FESTIVAL INTERNATIONAL DE LITTÉRATURESymphonie de motsPar Jean-Louis Fortin 24-08-2008 | 04h00
«Le festival, c’est comme un gros terrain de jeu pour tout le monde de la littérature. C’est, en tout cas, une semaine où je nourris beaucoup mon inspiration», commente Chrystine Brouillet, porte parole de l’événement pour la cinquième année consécutive.
Créé en 1994 par l’Union des écrivaines et des écrivains québécois, le Festival international de littérature en sera cette année à sa quatorzième année d’existence, et la quarantaine de manifestations organisée prendra place, entre autres, à la Cinquième Salle de la Place des Arts, au Lion d’Or, au Goethe-Institut et à la Grande Bibliothèque.
Parmi les événements à surveiller, un spectacle dédié à l’écrivain suisse Robert Walser avec les comédiens Renaud Lacelle-Bourdon, Pier Paquette et le musicien Christophe Papadimitriou, dont un délicieux extrait a été présenté aux membres de la presse cette semaine.
Cette année, l’organisation du festival table aussi sur des hommages à des grands de la littérature, soit Simone de Beauvoir, Yves Thériault et Aimé Césaire, décédé le 17 avril dernier.

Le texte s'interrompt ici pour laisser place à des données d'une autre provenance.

// apb_uart
module apb_uart #(
    parameter SYSTEM_FREQUENCY = 50_000_000,
    parameter SAMPLING_RATE = 16
)(
    input pclk,  
    input preset_n,  
    input psel,
    input penable,
    input pwrite,
    input[11:0] paddr,
    input[3:0] pstrb,
    input[31:0] pwdata,
    output pready,
    output pslverr,
    output[31:0] prdata,
    output irq,
    output logic baud_o,
    output logic tick_rx, 
    input cts_n,
    input rx,
    output tx,
    output rts_n
);
For scale: ~3800 cells after synthesis, roughly 94 I/O pins.
Settings: LEC_CHECK=0, ABC_AREA=1, CAP_MARGIN=35, CORE_ASPECT_RATIO=0.9, CORE_MARGIN=2, CORE_UTILIZATION=28, CTS_CLUSTER_DIAMETER=250, MAX_ROUTING_LAYER=met5, PLACE_DENSITY_LB_ADDON=0.22, SLEW_MARGIN=15; clock period 7.92 ns.
run.sh (not shown) runs the stock make flow with config.mk's settings and CLKGATE_MAP_FILE=.
==> next run, changes <==
- ABC_AREA: 1 -> default
- CAP_MARGIN: 35 -> 20
- CORE_ASPECT_RATIO: 0.9 -> default
- CORE_UTILIZATION: 28 -> 48
- CTS_CLUSTER_DIAMETER: 250 -> default
- CTS_CLUSTER_SIZE: default -> 98
- MAX_ROUTING_LAYER: met5 -> default
- PLACE_DENSITY_LB_ADDON: 0.22 -> default
- SLEW_MARGIN: 15 -> 20
- clock period: 7.92 -> 12.0 ns (I/O delays scaled with it)
Area after synthesis decreases by a few percent.
Cell area decreases by a few percent.
Synthesized cell count decreases by about a fifth.
Die size decreases by well over a third.
Non-clock buffer count decreases by 8.
fjord:
## pcie_pio_ctrl
module pcie_pio_ctrl (
  input          clk,
  input          reset,
  input          tvalid,
  input  [63:0]  tdata,
  output         tready,
  input  [7:0]   tstrb,
  input  [21:0]  tuser,
  input          tlast,
  output [7:0]   cfg_addr,
  output [31:0]  cfg_wr_data,
  output         cfg_rd_cmd,
  output         cfg_wr_cmd,
  input  [31:0]  cfg_rd_data,
  input          cfg_valid,
  output         fifo0_wr_cmd,
  output [131:0] fifo0_wr_data,
  input          fifo0_empty_flag,
  input          fifo0_full_flag,
  input          fifo0_prog_full_flag,
  input          fifo1_full_flag,
  input          fifo1_empty_flag,
  output         fifo1_rd_cmd,
  input  [131:0] fifo1_rd_data,
  input  [7:0]   cfg_bus_number,
  input  [4:0]   cfg_device_number,
  input  [2:0]   cfg_function_number,
  input          lnk_up,
  input          cfg_to_turnoff,
  output         cfg_to_turnoff_ok,
  output         tx_tvalid,
  output [63:0]  tx_tdata,
  input          tx_tready,
  output [7:0]   tx_tstrb,
  output         tx_tlast
);
For scale: about 1400 flip-flops.
export LEC_CHECK = 0
export CAP_MARGIN = 20
export CORE_MARGIN = 2
export CORE_UTILIZATION = 62
export CTS_CLUSTER_DIAMETER = 262
export SLEW_MARGIN = 20
create_clock -name core_clock -period 4.26 [get_ports {clk}]
run.sh (not shown) runs the stock make flow with config.mk's settings and CLKGATE_MAP_FILE=.
What yarrow does differently from fjord at the input level:
- putting SETUP_SLACK_MARGIN at 0.36 where nothing was set
- swapping 62 for 66 in CORE_UTILIZATION
- clearing CTS_CLUSTER_DIAMETER, which used to be 262
- swapping 4.26 for 2.81 in the clock period (ns, I/O delays scaled along)
[summary]
- yarrow finished every stage and its layout cleared the timing, design-rule and antenna checks.
- yarrow ends up with higher total number of cells along the worst setup path than fjord does.
- Relative to fjord, the final cell area reported for yarrow is higher.
- [yarrow] clock network power share fell 0.8 points relative to fjord
- Row layout overhead on the synthesized area: yarrow higher / fjord lower
- Core utilization: yarrow higher than fjord
- A type of the worst min-delay path of reg -> reg is what fjord shows, while in -> reg belongs to yarrow.
- Between fjord and yarrow, number of antenna violations at the first check in global routing decreased.
- yarrow -> fjord: sequential element share of the synthesized area delta 0, exact match
- Re standby leakage power: yarrow and fjord aren't equal, and the lower value belongs to fjord.
- The run with more routed wire is yarrow, not fjord.
- Combinational power delta for yarrow relative to fjord: about 60% higher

En clôture, le public pourra revoir Poésie, sandwichs et autres soirs qui penchent, une idée originale de Loui Mauffette, de retour cette année avec une vingtaine de comédiens sur scène, dont Éveline Gélinas, Pascale Montpetit et Laurence Leboeuf. Le Festival international de littérature, du 19 au 27 septembre. Renseignements au www.festival-fil.qc.ca
Chrystine Brouillet et le mélange des genresAvec 32 livres à son actif, l’auteure Chrystine Brouillet est l’une des plus lues au Québec. Pourtant, elle avoue avoir un fréquent besoin d’inspiration et se dit toujours surprise des adaptations qui sont faites de ses romans. Les aventures de Maud Graham, qui auront en 2009 leur neuvième tome, ont propulsé Chrystine Brouillet au rang maître québécois du polar. Le troisième volume de la série, Le Collectionneur, a même fait l’objet d’un film de Jean Beaudin en 2002.

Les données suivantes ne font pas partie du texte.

==> flow/run.sh <==
#!/bin/bash
# the make line also repeats each setting of config.mk as NAME=value (left out here)
make -C /OpenROAD-flow-scripts/flow DESIGN_CONFIG=/design/flow/config.mk WORK_HOME=/design/flow/orfs CLKGATE_MAP_FILE= finish
==> flow/config.mk <==
export PLATFORM = sky130hd
export DESIGN_NAME = pow_5_pipe
export DESIGN_NICKNAME = pow_5_pipe
export VERILOG_FILES = /design/flow/design.v
export SDC_FILE = /design/flow/constraint.sdc
export NUM_CORES = 4
export LEC_CHECK = 0
export ABC_AREA = 0
export CAP_MARGIN = 0
export CORE_ASPECT_RATIO = 0.91
export CORE_MARGIN = 2
export CORE_UTILIZATION = 72
export CTS_CLUSTER_SIZE = 88
export PLACE_DENSITY_LB_ADDON = 0.04
export SETUP_SLACK_MARGIN = 1.59
export SLEW_MARGIN = 20
==> flow/constraint.sdc <==
create_clock -name core_clock -period 5.37 [get_ports {clock}]
set_input_delay 1.0740 -clock core_clock [delete_from_list [all_inputs] [get_ports {clock}]]
set_output_delay 1.0740 -clock core_clock [all_outputs]
set_load 0.01 [all_outputs]
==> flow/design.v <==
module pow_5_pipe
(
    input             clock,
    input      [17:0] n,
    output reg [17:0] n_pow_5
);
    reg [17:0] n_1, n_2, n_3;
    reg [17:0] n_pow_2, n_pow_3, n_pow_4;
    always @(posedge clock)
    begin
        n_1 <= n;
        n_2 <= n_1;
        n_3 <= n_2;
        n_pow_2 <= n * n;
        n_pow_3 <= n_pow_2 * n_1;
        n_pow_4 <= n_pow_3 * n_2;
        n_pow_5 <= n_pow_4 * n_3;
    end
endmodule
==> results of run 1 <==
metrics by stage:
step                 util  hold slack [ns]  cells  TNS, ns
floorplan               -            0.324   2324   -0.137
global placement    0.805            0.353   2763    -3.61
detailed placement  0.805            0.366   2763    -4.39
CTS                 0.871            0.366   2881        0
global route        0.913            0.365   2932    -2.75
finish              0.913            0.358   2936    -2.64
cell type report:
class                   count  share of cell area
clock buffers              18              0.0168
repair buffers            273              0.0926
well taps                 366              0.0175
diodes                      4            0.000382
multi-input cells        1516               0.678
clock inverters            14             0.00477
inverters                 623              0.0892
flip-flops and latches    122               0.101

Assise à une table au Cabaret du Lion d’Or, l’auteure nous parle de l’éventualité d’une autre adaptation de son œuvre policière, télévisuelle cette fois. Un projet «en pourparlers», selon la principale intéressée, mais qui ne serait en rien surprenant vu le style très cinématographique des Maud Graham, en particulier du dernier épisode, Silence de mort, paru en juin dernier.

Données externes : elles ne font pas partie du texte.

==> flow/design.v (excerpt) <==
module synth_top(
    input clk,
    input rst,
    input btnL,
    input [15:0] sw,
    output [3:0] led,
	output pmod_1,	 
	output pmod_2,	 
	output pmod_4	 
    );
export LEC_CHECK = 0
export ABC_AREA = 1
export CAP_MARGIN = 20
export CORE_ASPECT_RATIO = 0.89
export CORE_MARGIN = 10
export CORE_UTILIZATION = 36
export MAX_ROUTING_LAYER = met5
export SETUP_SLACK_MARGIN = 5.0
export SLEW_MARGIN = 20
create_clock -name core_clock -period 100.0 [get_ports {clk}]
run.sh (not shown) runs the stock make flow with config.mk's settings and CLKGATE_MAP_FILE=.
Change:
Settings changed: ABC_AREA 1 to unset, CELL_PAD_IN_SITES_GLOBAL_PLACEMENT set to 0, CORE_ASPECT_RATIO 0.89 to 0.78, CORE_MARGIN 10 to 2, CORE_UTILIZATION 36 to 39, CTS_CLUSTER_DIAMETER set to 385, GPL_TIMING_DRIVEN set to 0, MAX_ROUTING_LAYER met5 to unset, MIN_ROUTING_LAYER set to met1, PLACE_DENSITY set to 0.37, SETUP_SLACK_MARGIN 5.0 to -2.0, TNS_END_PERCENT set to 15.
Worst hold slack degrades by 0.010 ns.
Via count goes down by a few percent.
Fmax drops by roughly a tenth.
Die size fell by about a fifth.
Routed wire length went up by about a fifth.
Cell area came out lower slightly.
Clock-buffer cell count is higher by 14.
Cell count goes down by about a fifth.
==> flow/design.v <==
module half_addr(
    input a,
    input b,
    output sum,
    output carry  
);
assign sum = a ^ b;
assign carry = a & b;
endmodule
module full_addr(
    input a,
    input b,
    input cin,  
    output sum,
    output carry  
);
assign sum = a ^ b ^ cin;
assign carry = (a & b) | (cin & (a ^ b));
endmodule
module i4_addr(
    input  [3:0] a,           
    input  [3:0] b,           
    input        cin,         
    input        valid_in,    
    output [3:0] sum,         
    output       group_g,     
    output       group_p,     
    output       ready_out    
);
wire [3:0] g, p;
assign g = a & b;           
assign p = a | b;           
wire c1, c2, c3;
assign c1 = g[0] | (p[0] & cin);
assign c2 = g[1] | (p[1] & g[0]) | (p[1] & p[0] & cin);
assign c3 = g[2] | (p[2] & g[1]) | (p[2] & p[1] & g[0]) | (p[2] & p[1] & p[0] & cin);
assign group_g = g[3] | (p[3] & g[2]) | (p[3] & p[2] & g[1]) | (p[3] & p[2] & p[1] & g[0]);
assign group_p = p[3] & p[2] & p[1] & p[0];
assign sum[0] = a[0] ^ b[0] ^ cin;
assign sum[1] = a[1] ^ b[1] ^ c1;
assign sum[2] = a[2] ^ b[2] ^ c2;
assign sum[3] = a[3] ^ b[3] ^ c3;
reg ready_out_reg;
always @(*) begin
    if (valid_in) begin
        ready_out_reg = 1'b1;
    end else begin
        ready_out_reg = 1'b0;
    end
end
assign ready_out = ready_out_reg;
endmodule
module i8_addr(
    input  [7:0] a,           
    input  [7:0] b,           
    input        cin,         
    input        valid_in,    
    output [7:0] sum,         
    output       group_g,     
    output       group_p,     
    output       ready_out    
);
wire [3:0] a_low  = a[3:0];
wire [3:0] a_high = a[7:4];
wire [3:0] b_low  = b[3:0];
wire [3:0] b_high = b[7:4];
wire c4;                
wire g_low, p_low;      
wire g_high, p_high;    
wire ready_low, ready_high;
i4_addr cla_low(
    .a(a_low), .b(b_low), .cin(cin), .valid_in(valid_in),
    .sum(sum[3:0]), .group_g(g_low), .group_p(p_low), .ready_out(ready_low)
);
i4_addr cla_high(
    .a(a_high), .b(b_high), .cin(c4), .valid_in(valid_in),
    .sum(sum[7:4]), .group_g(g_high), .group_p(p_high), .ready_out(ready_high)
);
assign c4 = g_low | (p_low & cin);
assign group_g = g_high | (p_high & g_low);
assign group_p = p_high & p_low;
assign ready_out = ready_low & ready_high;
endmodule
module i16_add(
    input  [15:0] a,          
    input  [15:0] b,          
    input        valid_in,    
    output [15:0] sum,        
    output       carry_out,   
    output       ready_out    
);
wire [7:0] a_low  = a[7:0];   
wire [7:0] a_high = a[15:8];  
wire [7:0] b_low  = b[7:0];
wire [7:0] b_high = b[15:8];
wire c0, c8;                
wire g_low, p_low;          
wire g_high, p_high;        
wire ready_low, ready_high; 
assign c0 = 1'b0;           
i8_addr cla_low_8bit(
    .a(a_low), .b(b_low), .cin(c0), .valid_in(valid_in),
    .sum(sum[7:0]), .group_g(g_low), .group_p(p_low), .ready_out(ready_low)
);
i8_addr cla_high_8bit(
    .a(a_high), .b(b_high), .cin(c8), .valid_in(valid_in),
    .sum(sum[15:8]), .group_g(g_high), .group_p(p_high), .ready_out(ready_high)
);
assign c8 = g_low | (p_low & c0);                   
assign carry_out = g_high | (p_high & g_low) | (p_high & p_low & c0);  
assign ready_out = ready_low & ready_high;
endmodule
module i16_sub(
    input  [15:0] a,          
    input  [15:0] b,          
    input        valid_in,    
    output [15:0] diff,       
    output       borrow_out,  
    output       ready_out    
);
wire [15:0] b_neg = ~b;  
wire [7:0] a_low  = a[7:0];
wire [7:0] a_high = a[15:8];
wire [7:0] b_low  = b_neg[7:0];
wire [7:0] b_high = b_neg[15:8];
wire c0, c8;               
wire g_low, p_low;         
wire g_high, p_high;       
wire ready_low, ready_high;
wire carry_result;
assign c0 = 1'b1;           
i8_addr cla_low_8bit(
    .a(a_low), .b(b_low), .cin(c0), .valid_in(valid_in),
    .sum(diff[7:0]), .group_g(g_low), .group_p(p_low), .ready_out(ready_low)
);
i8_addr cla_high_8bit(
    .a(a_high), .b(b_high), .cin(c8), .valid_in(valid_in),
    .sum(diff[15:8]), .group_g(g_high), .group_p(p_high), .ready_out(ready_high)
);
assign c8 = g_low | (p_low & c0);
assign carry_result = g_high | (p_high & g_low) | (p_high & p_low & c0);
assign borrow_out = ~carry_result;
assign ready_out = ready_low & ready_high;
endmodule
module i16_mul(
    input signed [15:0] a,    
    input signed [15:0] b,    
    input        valid_in,
    output signed [15:0] prod,  
    output       ready_out
);
wire sign_a = a[15];
wire sign_b = b[15];
wire sign_res = sign_a ^ sign_b;
wire [15:0] abs_a = sign_a ? (~a + 1'b1) : a;
wire [15:0] abs_b = sign_b ? (~b + 1'b1) : b;
reg [15:0] abs_prod;
integer i;
always @(*) begin
    abs_prod = 16'd0;
    for(i = 0; i < 16; i = i + 1) begin
        if(abs_b[i]) begin
            abs_prod = abs_prod + (abs_a << i);
        end
    end
end
assign prod = sign_res ? (~abs_prod + 1'b1) : abs_prod;
assign ready_out = valid_in;
endmodule
module i16_div(
    input signed [15:0] a,    
    input signed [15:0] b,    
    input        valid_in,
    output signed [15:0] quot,  
    output       ready_out
);
wire sign_a = a[15];
wire sign_b = b[15];
wire sign_res = sign_a ^ sign_b;
wire [15:0] abs_a = sign_a ? (~a + 1'b1) : a;
wire [15:0] abs_b = sign_b ? (~b + 1'b1) : b;
reg [15:0] abs_quot;
reg [31:0] temp_r;  
integer i;
always @(*) begin
    temp_r = 32'd0;
    if (abs_b == 0) begin
        abs_quot = 16'hFFFF;  
    end else begin
        abs_quot = 16'd0;
        temp_r = 32'd0;
        for(i = 15; i >= 0; i = i - 1) begin
            temp_r = temp_r << 1;
            temp_r[0] = abs_a[i];  
            if(temp_r >= {16'd0, abs_b}) begin
                temp_r = temp_r - {16'd0, abs_b};
                abs_quot[i] = 1'b1;
            end
        end
    end
end
assign quot = sign_res ? (~abs_quot + 1'b1) : abs_quot;
assign ready_out = valid_in;
endmodule
module calc(
    input clk,  
    input rst_n,  
    input [7:0] num,
    input [2:0] op,
    input start,
    output reg [15:0] result,
    output reg [15:0] display_val,  
    output [2:0] led_op,  
    output reg stop
);
reg [15:0] local_result;
reg local_stop;
localparam ADD = 3'd6;
localparam SUB = 3'd5;
localparam MUL = 3'd4;
localparam DIV = 3'd1;
localparam ENT = 3'd2;
localparam CLR = 3'd3;
reg [15:0] a, b;
reg [2:0] local_op;
assign led_op = local_op;  
wire [15:0] res_add, res_sub, res_mul, res_div;
i16_add u_add(.a(a), .b(b), .valid_in(1'b1), .sum(res_add), .carry_out(), .ready_out());
i16_sub u_sub(.a(a), .b(b), .valid_in(1'b1), .diff(res_sub), .borrow_out(), .ready_out());
i16_mul u_mul(.a(a), .b(b), .valid_in(1'b1), .prod(res_mul), .ready_out());
i16_div u_div(.a(a), .b(b), .valid_in(1'b1), .quot(res_div), .ready_out());
localparam S_INPUT_A = 2'b00;
localparam S_INPUT_B = 2'b01;
reg [2:0] state;
always @(posedge clk) begin
	if (~rst_n) begin
    	local_stop <= 0;
        a <= 0;
        b <= 0;
        local_result <= 0;
        display_val <= 0;
        local_op <= 0;
        state <= S_INPUT_A;
    end else begin
        if (~start&local_stop) begin
        local_stop <= 0;
        end else if (start&~local_stop) begin
            case (state)
            S_INPUT_A: begin
                if (op == CLR) begin
                    a <= 0; b <= 0; display_val <= 0; local_result <= 0; local_op <= 0;
                end else if (op == ADD || op == SUB || op == MUL || op == DIV) begin
                    local_op <= op;
                    b <= 0;
                    state <= S_INPUT_B;
                end else if (op == 0) begin
                    a <= a * 16'd10 + {8'd0, num};
                    display_val <= a * 16'd10 + {8'd0, num};
                end
            end
            S_INPUT_B: begin
                if (op == CLR) begin
                    a <= 0; b <= 0; display_val <= 0; local_result <= 0; local_op <= 0;
                    state <= S_INPUT_A;
                end else if (op == ENT) begin
                    case (local_op)
                    ADD: begin local_result <= res_add; display_val <= res_add; end
                    SUB: begin local_result <= res_sub; display_val <= res_sub; end
                    DIV: begin local_result <= res_div; display_val <= res_div; end
                    MUL: begin local_result <= res_mul; display_val <= res_mul; end
                    endcase
                    a <= 0;
                    local_op <= 0;  
                    state <= S_INPUT_A;
                end else if (op == 0) begin
                    b <= b * 16'd10 + {8'd0, num};
                    display_val <= b * 16'd10 + {8'd0, num};
                end
            end
            endcase
            local_stop <= 1;
        end
    end
end
always @(posedge clk) begin
    result <= local_result;
    stop <= local_stop;
end
endmodule
clock: 16.7 ns
lec_check: 0
abc_area: 1
cap_margin: 20
core_margin: 2
core_utilization: 72
cts_cluster_diameter: 392
cts_cluster_size: 95
place_density: 0.41
setup_slack_margin: 2.77
slew_margin: 20
run.sh (not shown) runs the stock make flow with config.mk's settings and CLKGATE_MAP_FILE=.
The baseline stopped in detailed placement.
Rerun with:
ABC_AREA = default   (was 1)
CORE_UTILIZATION = 40   (was 72)
CTS_CLUSTER_DIAMETER = default   (was 392)
CTS_CLUSTER_SIZE = default   (was 95)
PLACE_DENSITY = 0.6   (was 0.41)
SETUP_SLACK_MARGIN = default   (was 2.77)
clock period = 52.6 ns   (was 16.7 ns; I/O delays follow)
Effect: Now the flow ran to the end with no violations. Area after synthesis is lower by 3.4%. Synthesized cell count fell by 17%. Die size went up by 72%.
Rerun with:
CORE_ASPECT_RATIO = 0.5   (was default)
HOLD_SLACK_MARGIN = 0.3   (was default)
SETUP_SLACK_MARGIN = -2.0   (was default)
TNS_END_PERCENT = 5   (was default)
clock period = 55.0 ns   (was 52.6 ns; I/O delays follow)
After rerunning: The new run completed without violations. Setup slack is worse by 0.57 ns. Routed wire length climbs by 1.0%. Non-clock buffer count is lower by 95. Final area falls by 4.8%. Fmax came out lower by 5.6%. Clock-buffer cell count came out higher by 3. Via count went down by 0.63%.
Rerun with:
CORE_UTILIZATION = 70   (was 40)
HOLD_SLACK_MARGIN = default   (was 0.3)
SETUP_SLACK_MARGIN = default   (was -2.0)
TNS_END_PERCENT = 15   (was 5)
Outcome: Routed wire length fell by a few percent. Sequential share of layout area hardly moves. Final cell count fell by a little under a tenth. Area after synthesis stays the same. Utilization rose by 35 points. Count of clock-buffer cells in the layout fell by 3. First-iteration DRC count rose by well over a third. Worst setup slack gets better by 0.25 ns.
Rerun with:
CAP_MARGIN = 40   (was 20)
CORE_ASPECT_RATIO = default   (was 0.5)
CORE_UTILIZATION = 40   (was 70)
HOLD_SLACK_MARGIN = 0.14   (was default)
PLACE_DENSITY = default   (was 0.6)
TNS_END_PERCENT = default   (was 15)
After rerunning: Cell area increases by a few percent; synthesized cell count stays the same; die size increases by well over a third; maximum frequency increases by a few percent; setup slack gets better by 1.2 ns; core utilization decreases by 34 points; count of clock-buffer cells in the layout stays the same; hold slack gets better by 0.0089 ns; area after synthesis stays the same.
Rerun with:
ABC_AREA = 1   (was default)
CAP_MARGIN = 20   (was 40)
CORE_UTILIZATION = 62   (was 40)
CTS_CLUSTER_DIAMETER = 272   (was default)
CTS_CLUSTER_SIZE = 100   (was default)
HOLD_SLACK_MARGIN = default   (was 0.14)
SLEW_MARGIN = 0   (was 20)
TNS_END_PERCENT = 5   (was default)
Outcome: Final area shrinks by 6.4%. Worst setup slack improves by 2.2 ns. Utilization came out higher by 19 points. Synthesized cell count climbs by 20%. Clock-buffer cell count is unchanged. Wire length went down by 8.0%. Die size falls by 33%. Via count went up by 3.3%. Global-route usage climbs by 10 points. Sequential share of layout area increases by 0.31 points.


// calc: RTL as listed in full above, without the edits since
export LEC_CHECK = 0
export ABC_AREA = 1
export CAP_MARGIN = 20
export CORE_MARGIN = 2
export CORE_UTILIZATION = 72
export CTS_CLUSTER_DIAMETER = 392
export CTS_CLUSTER_SIZE = 95
export PLACE_DENSITY = 0.41
export SLEW_MARGIN = 20
create_clock -name core_clock -period 16.7 [get_ports {clk}]
The first run died in 3_5_place_dp.
Then changed:
CTS_CLUSTER_DIAMETER = not set   (was 392)
CTS_CLUSTER_SIZE = not set   (was 95)
PLACE_DENSITY = 0.42   (was 0.41)
TNS_END_PERCENT = 15   (was not set)
clock period = 48.4 ns   (was 16.7 ns; I/O delays follow)
What happened:
- With this change the flow passed the timing, design-rule and antenna checks
- synthesized area is unchanged
- die size stays the same
- synthesized cell count stays the same
Then changed:
ABC_AREA = not set   (was 1)
CORE_UTILIZATION = 40   (was 72)
PLACE_DENSITY = 0.6   (was 0.42)
TNS_END_PERCENT = not set   (was 15)
clock period = 55.0 ns   (was 48.4 ns; I/O delays follow)
The changed run ran to the end with no violations.
Fmax drops by 13%.
Register-to-register slack got worse by 0.27 ns.
Final cell count decreases by 4.5%.
Global-route usage falls by 15 points.
Hold slack is better by 0.010 ns.
Final area rose by 5.5%.
First-iteration DRC count decreases by 38%.
Sequential share of layout area goes down by 0.25 points.
Clock-buffer cell count does not change.
Die size is higher by 72%.
Then changed:
CORE_UTILIZATION = 61   (was 40)
MAX_ROUTING_LAYER = met4   (was not set)
SETUP_SLACK_MARGIN = 5.0   (was not set)
Outcome:
- die area drops by about 34%
- first-iteration DRC count climbs by 60%
- utilization climbs by 26 points


== pepper ==
Starts from the design.v that is shown in full above.
clock: 80.0 ns
lec_check: 0
cap_margin: 15
cell_pad_in_sites_detail_placement: 2
cell_pad_in_sites_global_placement: 1
core_margin: 9
core_utilization: 22
cts_cluster_diameter: 335
gpl_routability_driven: 1
gpl_timing_driven: 0
max_routing_layer: met4
min_routing_layer: met1
place_density_lb_addon: 0.3
slew_margin: 40
tns_end_percent: 10
Input-level comparison between harbor and pepper:
Settings: removing PLACE_DENSITY_LB_ADDON (formerly 0.3); setting CTS_CLUSTER_SIZE to 25 for the first time; changing CTS_CLUSTER_DIAMETER from 335 to 175; setting PLACE_DENSITY to 0.73 for the first time; changing CORE_MARGIN from 9 to 6; changing TNS_END_PERCENT from 10 to 45; setting HOLD_SLACK_MARGIN to 0.27 for the first time; changing the clock period (ns, I/O delays scaled along) from 80.0 to 39.8.
Seen in the log of harbor: GRT-0116 during global routing, after which the run never completed.
Across both runs, count of buffers added by post-CTS timing repair for setup was higher for harbor than for pepper.
Last weighted congestion value of the routability-driven placer in harbor vs pepper: up 3.8%
Per-instance average area after synthesis came out exactly the same in pepper and harbor.
Reported for pepper and harbor, core utilization at floorplan turned out identical to the last digit.
Input changes introduced in indigo (baseline for comparison: harbor):
Settings: CELL_PAD_IN_SITES_GLOBAL_PLACEMENT removed (was 1); MAX_ROUTING_LAYER removed (was met4); CORE_UTILIZATION changed from 22 to 59; HOLD_SLACK_MARGIN removed (was 0.27); CELL_PAD_IN_SITES_DETAIL_PLACEMENT removed (was 2); CTS_CLUSTER_SIZE removed (was 25); GPL_ROUTABILITY_DRIVEN removed (was 1); TNS_END_PERCENT removed (was 45); PLACE_DENSITY removed (was 0.73); SLEW_MARGIN changed from 40 to 20; CORE_MARGIN changed from 6 to 2; GPL_TIMING_DRIVEN removed (was 0); CAP_MARGIN changed from 15 to 20; MIN_ROUTING_LAYER removed (was met1); CTS_CLUSTER_DIAMETER removed (was 175); the clock period (ns, I/O delays scaled along) changed from 39.8 to 29.2.
Results
The flow ended early for indigo: it failed with a tool error in global routing. Relative to harbor, the total placed cells including tap cells measured on indigo has increased slightly. Summary — number of resized instances in the post-cts repair step, indigo relative to harbor: lower, by 326. Area after synthesis: harbor vs indigo, no meaningful difference. indigo ended with more cell area after placement than harbor. Final RePlAce weighted congestion, indigo vs harbor: up by a little under 10%. The lower pre-CTS setup slack of harbor and indigo is in harbor.
> inputs changed (indigo -> willow)
Settings: HOLD_SLACK_MARGIN: unset -> -0.09; CORE_UTILIZATION: 59 -> 70; PLACE_DENSITY: unset -> 0.6; the clock period (ns, I/O delays scaled along): 29.2 -> 32.1.
--- outcome ---
Going from indigo to willow, width of the chip shrinks by about 8%.
Looking at number of placement rows, willow sits about 8% below indigo.
Looking at cell area after placement, willow sits about 1.3% below indigo.
indigo and willow: no clean run
willow did not make it past clock tree synthesis, where a tool error ended it.
Measured against each other, indigo and willow differ in overall die height, the lower figure coming from willow.
indigo -> willow: chip area in the Yosys report delta 0, exact match
Here is what was changed in the inputs of fjord compared with willow.
Settings: setting CTS_CLUSTER_DIAMETER to 28 for the first time; changing CORE_UTILIZATION from 70 to 72.
[summary]
FAIL fjord @ detailed placement: tool exited with error. Per the comparison of fjord with willow, fraction of registers with async set/reset held; die span in x dropped 1.4%; synthesized cell count saw little to no change; area figure in the yosys stat output held steady. Re total number of placement rows: willow was higher than fjord. As far as number of cells in Yosys stat goes, fjord and willow are indistinguishable; the numbers are identical. fjord vs. willow: weighted congestion reported at the end of routability-driven placement now larger; floorplan core area fell 4.0%.
[inputs] amber vs fjord
Settings: an added CTS_CLUSTER_SIZE of 28; a deleted CTS_CLUSTER_DIAMETER that had been 28; a change of CORE_UTILIZATION from 72 to 68; a deleted HOLD_SLACK_MARGIN that had been -0.09; a change of the clock period (ns, I/O delays scaled along) from 32.1 to 44.6.
==> results <==
Seen in the log of amber: GRT-0116 during global routing, after which the run never completed.
amber gives more die extent in y than fjord did.
Looking at floorplan core area, amber sits about 7% higher than fjord does.
fjord -> amber: netlist area before placement flat
amber against fjord: die outline width increased by 2.8% relative to the old numbers; die footprint increased by about 6% relative to the old numbers.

«Le plus intéressant dans une adaptation de mon travail, poursuit-elle, c’est la couleur, l’émotion qui peut être très différente de ce que j’avais imaginé au départ. L’appropriation d’un comédien, très personnelle, ajoute assurément une nouvelle touche, que je découvre avec plaisir chaque fois», poursuit Chrystine Brouillet.
«Pour moi, mélanger la littérature à d’autres genres la rend vivante. Interpréter un texte sur une scène ou au cinéma, l’accompagner de musique ou d’arts visuels, c’est ce qui explique l’engouement qu’on remarque pour la littérature aujourd’hui», observe-t-elle.
«J’ai écrit beaucoup cet été pour le prochain Maud Graham, qui sortira en juin 2009. Mais à l’automne, je compte m’accorder une pause, m’inspirer d’un événement comme le Festival de littérature. C’est comme un cours pour moi. Nous, les écrivains, on est un peu comme des éponges, on apprend beaucoup de ce que font nos collègues», avoue-t-elle.